__PROBLEM STATEMENT__. Please print the entries below exactly, from the line with "inverter: 14 / 52.6" through the line with "o21ai_0 | 7 |", including both of those lines and leaving out all others.

Collected data entries:
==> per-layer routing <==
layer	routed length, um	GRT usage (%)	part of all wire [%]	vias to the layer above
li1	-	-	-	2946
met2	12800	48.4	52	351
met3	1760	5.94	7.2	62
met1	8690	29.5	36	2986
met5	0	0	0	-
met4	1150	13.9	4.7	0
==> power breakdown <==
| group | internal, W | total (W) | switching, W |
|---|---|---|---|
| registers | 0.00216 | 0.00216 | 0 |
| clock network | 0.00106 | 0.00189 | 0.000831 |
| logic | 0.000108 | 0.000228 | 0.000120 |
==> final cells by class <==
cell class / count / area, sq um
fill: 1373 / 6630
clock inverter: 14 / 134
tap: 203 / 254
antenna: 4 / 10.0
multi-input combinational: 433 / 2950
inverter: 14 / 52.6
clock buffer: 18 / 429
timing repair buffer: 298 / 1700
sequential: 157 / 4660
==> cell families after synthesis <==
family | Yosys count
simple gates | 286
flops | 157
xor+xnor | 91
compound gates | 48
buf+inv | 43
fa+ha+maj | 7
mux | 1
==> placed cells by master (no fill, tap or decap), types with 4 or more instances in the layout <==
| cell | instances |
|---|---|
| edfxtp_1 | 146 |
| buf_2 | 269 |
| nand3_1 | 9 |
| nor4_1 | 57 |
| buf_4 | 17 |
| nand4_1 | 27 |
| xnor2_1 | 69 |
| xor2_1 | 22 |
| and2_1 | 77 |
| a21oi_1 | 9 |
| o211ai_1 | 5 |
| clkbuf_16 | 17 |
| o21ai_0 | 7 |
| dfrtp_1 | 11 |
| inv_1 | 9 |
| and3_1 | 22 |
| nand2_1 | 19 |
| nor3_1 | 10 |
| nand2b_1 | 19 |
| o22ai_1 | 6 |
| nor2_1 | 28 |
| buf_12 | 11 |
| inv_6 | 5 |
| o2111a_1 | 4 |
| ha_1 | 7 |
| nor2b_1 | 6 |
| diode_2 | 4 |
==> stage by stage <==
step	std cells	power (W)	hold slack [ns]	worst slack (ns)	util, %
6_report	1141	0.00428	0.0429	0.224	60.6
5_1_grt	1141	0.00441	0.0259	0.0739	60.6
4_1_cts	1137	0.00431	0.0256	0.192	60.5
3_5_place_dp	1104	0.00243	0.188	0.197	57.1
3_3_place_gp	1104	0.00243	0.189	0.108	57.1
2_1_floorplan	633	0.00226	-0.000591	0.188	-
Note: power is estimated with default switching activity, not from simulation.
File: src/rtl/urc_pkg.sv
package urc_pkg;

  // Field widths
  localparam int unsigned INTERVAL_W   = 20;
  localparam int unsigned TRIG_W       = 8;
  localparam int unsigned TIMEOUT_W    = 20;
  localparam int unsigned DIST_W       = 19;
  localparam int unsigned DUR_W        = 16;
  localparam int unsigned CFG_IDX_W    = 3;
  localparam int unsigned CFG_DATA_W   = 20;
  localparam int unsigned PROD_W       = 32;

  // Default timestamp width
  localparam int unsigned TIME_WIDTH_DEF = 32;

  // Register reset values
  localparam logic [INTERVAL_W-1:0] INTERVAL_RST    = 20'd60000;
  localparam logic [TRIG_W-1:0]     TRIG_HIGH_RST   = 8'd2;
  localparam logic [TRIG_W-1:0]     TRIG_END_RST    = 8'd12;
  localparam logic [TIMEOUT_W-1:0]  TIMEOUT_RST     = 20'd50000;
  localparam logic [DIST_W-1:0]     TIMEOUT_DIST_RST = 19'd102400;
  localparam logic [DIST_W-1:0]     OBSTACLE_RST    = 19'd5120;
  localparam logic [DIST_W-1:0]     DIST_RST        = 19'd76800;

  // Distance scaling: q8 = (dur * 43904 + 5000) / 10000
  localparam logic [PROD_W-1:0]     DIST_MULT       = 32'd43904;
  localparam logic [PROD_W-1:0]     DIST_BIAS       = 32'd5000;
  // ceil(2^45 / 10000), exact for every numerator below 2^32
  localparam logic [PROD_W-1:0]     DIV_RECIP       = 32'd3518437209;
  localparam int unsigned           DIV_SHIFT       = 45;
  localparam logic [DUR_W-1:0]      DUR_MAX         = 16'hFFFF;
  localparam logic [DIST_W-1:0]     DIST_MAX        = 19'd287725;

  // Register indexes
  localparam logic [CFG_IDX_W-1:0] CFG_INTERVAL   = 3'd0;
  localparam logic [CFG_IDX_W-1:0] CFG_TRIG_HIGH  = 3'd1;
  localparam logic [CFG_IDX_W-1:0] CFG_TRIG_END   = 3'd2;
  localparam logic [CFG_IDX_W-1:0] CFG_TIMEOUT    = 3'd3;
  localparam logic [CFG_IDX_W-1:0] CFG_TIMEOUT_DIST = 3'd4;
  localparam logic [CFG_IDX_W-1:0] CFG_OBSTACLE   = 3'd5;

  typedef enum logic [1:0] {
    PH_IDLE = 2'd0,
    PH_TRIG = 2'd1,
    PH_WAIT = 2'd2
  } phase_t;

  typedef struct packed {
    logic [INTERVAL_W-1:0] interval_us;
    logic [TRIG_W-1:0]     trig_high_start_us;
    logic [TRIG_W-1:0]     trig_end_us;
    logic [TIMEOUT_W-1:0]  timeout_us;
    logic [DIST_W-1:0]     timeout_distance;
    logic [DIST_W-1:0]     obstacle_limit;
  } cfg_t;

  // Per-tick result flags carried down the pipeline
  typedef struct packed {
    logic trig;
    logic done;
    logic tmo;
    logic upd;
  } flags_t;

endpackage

* * *

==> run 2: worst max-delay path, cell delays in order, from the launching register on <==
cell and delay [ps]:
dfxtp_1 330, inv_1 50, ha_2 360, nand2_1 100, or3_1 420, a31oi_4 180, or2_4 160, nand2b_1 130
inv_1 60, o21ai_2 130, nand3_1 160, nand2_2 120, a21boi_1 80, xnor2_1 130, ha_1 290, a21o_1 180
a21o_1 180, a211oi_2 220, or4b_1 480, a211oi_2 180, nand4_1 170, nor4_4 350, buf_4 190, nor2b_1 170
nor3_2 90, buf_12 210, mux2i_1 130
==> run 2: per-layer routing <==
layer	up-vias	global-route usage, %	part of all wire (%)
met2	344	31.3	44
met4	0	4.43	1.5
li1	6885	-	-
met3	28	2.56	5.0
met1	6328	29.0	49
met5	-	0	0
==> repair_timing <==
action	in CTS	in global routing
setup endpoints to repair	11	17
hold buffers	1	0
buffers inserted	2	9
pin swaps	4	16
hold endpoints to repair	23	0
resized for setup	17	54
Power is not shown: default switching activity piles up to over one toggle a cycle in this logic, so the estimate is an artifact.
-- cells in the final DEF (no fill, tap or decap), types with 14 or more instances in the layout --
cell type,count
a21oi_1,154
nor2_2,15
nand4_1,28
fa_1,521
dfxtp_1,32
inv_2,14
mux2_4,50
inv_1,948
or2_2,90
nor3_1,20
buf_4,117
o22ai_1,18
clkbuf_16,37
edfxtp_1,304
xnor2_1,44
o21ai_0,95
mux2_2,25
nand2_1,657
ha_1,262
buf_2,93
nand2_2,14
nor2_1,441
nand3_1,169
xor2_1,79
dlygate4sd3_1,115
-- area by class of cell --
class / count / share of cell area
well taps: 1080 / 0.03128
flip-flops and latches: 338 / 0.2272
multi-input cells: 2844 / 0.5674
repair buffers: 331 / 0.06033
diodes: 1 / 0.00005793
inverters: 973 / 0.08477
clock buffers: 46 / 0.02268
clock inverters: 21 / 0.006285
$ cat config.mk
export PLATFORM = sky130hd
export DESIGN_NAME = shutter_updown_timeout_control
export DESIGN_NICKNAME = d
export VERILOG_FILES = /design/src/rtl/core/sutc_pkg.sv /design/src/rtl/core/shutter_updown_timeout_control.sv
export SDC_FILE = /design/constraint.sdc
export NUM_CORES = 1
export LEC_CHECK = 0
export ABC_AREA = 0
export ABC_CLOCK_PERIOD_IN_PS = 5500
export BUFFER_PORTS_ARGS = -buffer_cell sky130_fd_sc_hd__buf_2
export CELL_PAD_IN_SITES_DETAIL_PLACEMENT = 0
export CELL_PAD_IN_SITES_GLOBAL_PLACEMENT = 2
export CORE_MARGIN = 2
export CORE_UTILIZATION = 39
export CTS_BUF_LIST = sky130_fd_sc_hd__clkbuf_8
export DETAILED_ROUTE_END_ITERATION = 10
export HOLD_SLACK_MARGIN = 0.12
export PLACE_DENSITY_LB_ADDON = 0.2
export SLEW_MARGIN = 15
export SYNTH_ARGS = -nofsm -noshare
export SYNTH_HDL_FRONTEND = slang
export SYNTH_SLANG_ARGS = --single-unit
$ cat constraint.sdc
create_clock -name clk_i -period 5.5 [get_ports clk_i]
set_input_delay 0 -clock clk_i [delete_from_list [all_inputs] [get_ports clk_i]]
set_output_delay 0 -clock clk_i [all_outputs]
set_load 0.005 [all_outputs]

__ANSWER FOR THE TASK__.
inverter: 14 / 52.6
clock buffer: 18 / 429
timing repair buffer: 298 / 1700
sequential: 157 / 4660
==> cell families after synthesis <==
family | Yosys count
simple gates | 286
flops | 157
xor+xnor | 91
compound gates | 48
buf+inv | 43
fa+ha+maj | 7
mux | 1
==> placed cells by master (no fill, tap or decap), types with 4 or more instances in the layout <==
| cell | instances |
|---|---|
| edfxtp_1 | 146 |
| buf_2 | 269 |
| nand3_1 | 9 |
| nor4_1 | 57 |
| buf_4 | 17 |
| nand4_1 | 27 |
| xnor2_1 | 69 |
| xor2_1 | 22 |
| and2_1 | 77 |
| a21oi_1 | 9 |
| o211ai_1 | 5 |
| clkbuf_16 | 17 |
| o21ai_0 | 7 |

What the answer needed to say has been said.